On Monday Feb. 8, 2021, average mortgage rates moved up for some loans and down for others. There are still excellent opportunities for home buyers to secure a loan at a great rate. Here's what you need to know about how rates trended today.

Mortgage Type Today's Interest Rate
30-year fixed mortgage 2.826%
20-year fixed mortgage 2.612%
15-year fixed mortgage 2.214%
5/1 ARM 3.218%

Data source: The Ascent's national mortgage interest rate tracking.

30-year mortgage rates

The average 30-year mortgage rate today is 2.826%, up 0.003% from Friday's average of 2.823%. A mortgage loan at today's average interest rate would come with a monthly payment of $412 per $100,000 borrowed. This doesn't include property taxes or insurance. During your entire loan repayment period, you'd pay total interest costs of $48,420 per $100,000 borrowed.

20-year mortgage rates

The average 20-year mortgage rate today is 2.612%, up 0.038% from Friday's average of 2.574%. If you borrow at today's average rate, you'd have a monthly principal and interest payment of $535 per $100,000 borrowed. You'd be looking at total interest costs of $28,490 per $100,000 in mortgage debt over the life of the loan.

Although you save substantially on interest compared with a 30-year loan, your monthly payments are much higher. It's important to carefully consider this tradeoff before you decide that a 20-year fixed-rate loan is the right choice.

15-year mortgage rates

The average 15-year mortgage rate today is 2.214%, down 0.002% from Friday's average of 2.216%. You'd be looking at a principal and interest payment of $653 per $100,000 borrowed at today's average rate. The total costs of interest would add up to $17,614 per $100,000 borrowed.

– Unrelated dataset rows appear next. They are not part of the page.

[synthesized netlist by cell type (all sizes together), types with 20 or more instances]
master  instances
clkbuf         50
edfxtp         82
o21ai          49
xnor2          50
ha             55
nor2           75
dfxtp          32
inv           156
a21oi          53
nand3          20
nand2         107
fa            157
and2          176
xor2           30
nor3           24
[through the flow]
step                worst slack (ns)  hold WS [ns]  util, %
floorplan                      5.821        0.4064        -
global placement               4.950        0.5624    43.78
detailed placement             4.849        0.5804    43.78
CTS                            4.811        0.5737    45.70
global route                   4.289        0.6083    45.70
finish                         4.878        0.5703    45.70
`design/flow/design.v`:
```
module controller
(
  input wire clk                   ,
  input wire [2:0] input_data_type ,
  input wire is_multiplication_done,
  input wire is_init_done          ,
  input wire is_mod_done           ,
  output reg initialize            ,
  output reg en_multiply           ,
  output reg en_modulo             ,
  output reg update_e              ,
  output reg update_n              ,
  output reg done                  
);
    reg[2:0] WAITING=3'd0, INITIALIZE=3'd1, MULTIPLY=3'd2, MODULO=3'd3, DONE=3'd4, UPDATE_N_STATE=3'd5, UPDATE_E_STATE=3'd6;
    reg[1:0] NONE=2'd0, INPUT_DATA_READY=2'd1, N_READY=2'd2, E_READY=2'd3;
    reg [2:0] current_state = 3'd0;
    reg [2:0] next_state = 3'd0;
    initial begin
        initialize = 1'd0;
        en_multiply = 1'd0;
        en_modulo = 1'd0;
        done = 1'd0;
    end
    always @(posedge clk) begin
		current_state <= next_state;
    end
    always @(*) begin
        initialize = 0;
        en_multiply = 0;
        en_modulo = 0;
        update_e = 0;
        update_n = 0;
        done = 0;
        next_state = WAITING;
        case(current_state)
            WAITING: begin
                if (input_data_type == NONE) 
                    next_state = WAITING;
                else if(input_data_type == INPUT_DATA_READY)
                    next_state = INITIALIZE;
                else if (input_data_type == N_READY)
                    next_state = UPDATE_N_STATE;
                else if(input_data_type == E_READY)
                    next_state = UPDATE_E_STATE;
            end
            INITIALIZE: begin
                initialize = 1;
                if (is_init_done)
                    next_state = MULTIPLY;
                else
                    next_state = INITIALIZE;
            end
            MULTIPLY: begin
                if (is_multiplication_done) 
                    next_state = DONE;
                else begin
                    en_multiply = 1;
                    next_state = MODULO;
                end
            end
            MODULO: begin
                if (is_mod_done)
                    next_state = MULTIPLY;
                else begin
                    en_modulo = 1;
                    next_state = MODULO;
                end
            end
            DONE: begin
                done = 1;
                next_state = WAITING;
            end
            UPDATE_N_STATE: begin
                update_n = 1;
                next_state = WAITING;
            end
            UPDATE_E_STATE: begin
                update_e = 1;
                next_state = WAITING;
            end
        endcase
    end
endmodule
```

A 15-year loan saves you money on total interest costs compared with both a 30-year and 20-year loan. But you will pay much more per month than with either of these other loans due to the very short payoff timeline. Be sure you're prepared for higher payments if you choose a 15-year loan.

5/1 ARMs

The average 5/1 ARM rate is 3.218%, down 0.093% from Friday's average of 3.311%. ARM stands for adjustable-rate mortgage. Since rates are near record lows right now, you can expect that your rate will probably adjust upward. Since you'll already have to pay a higher starting rate than on the 30-year loan, there's no reason to get an ARM right now.

Should I lock my mortgage rate now?

A mortgage rate lock guarantees you a certain interest rate for a specified period of time -- usually 30 days, but you may be able to secure your rate for up to 60 days. You'll generally pay a fee to lock in your mortgage rate, but that way, you're protected in case rates climb between now and when you actually close on your mortgage.

If you plan to close on your home within the next 30 days, then it pays to lock in your mortgage rate based on today's rates -- especially since they're so competitive. But if your closing is more than 30 days away, you may want to choose a floating rate lock instead for what will usually be a higher fee, but one that could save you money in the long run. A floating rate lock lets you secure a lower rate on your mortgage if rates fall prior to your closing, and while today's rates are still quite low, we don't know if rates will go up or down over the next few months. As such, it pays to:

  • LOCK if closing in 7 days
  • LOCK if closing in 15 days
  • LOCK if closing in 30 days
  • FLOAT if closing in 45 days
  • FLOAT if closing in 60 days

To find out what rates are available to you, compare rates from at least three of the best mortgage lenders before locking in.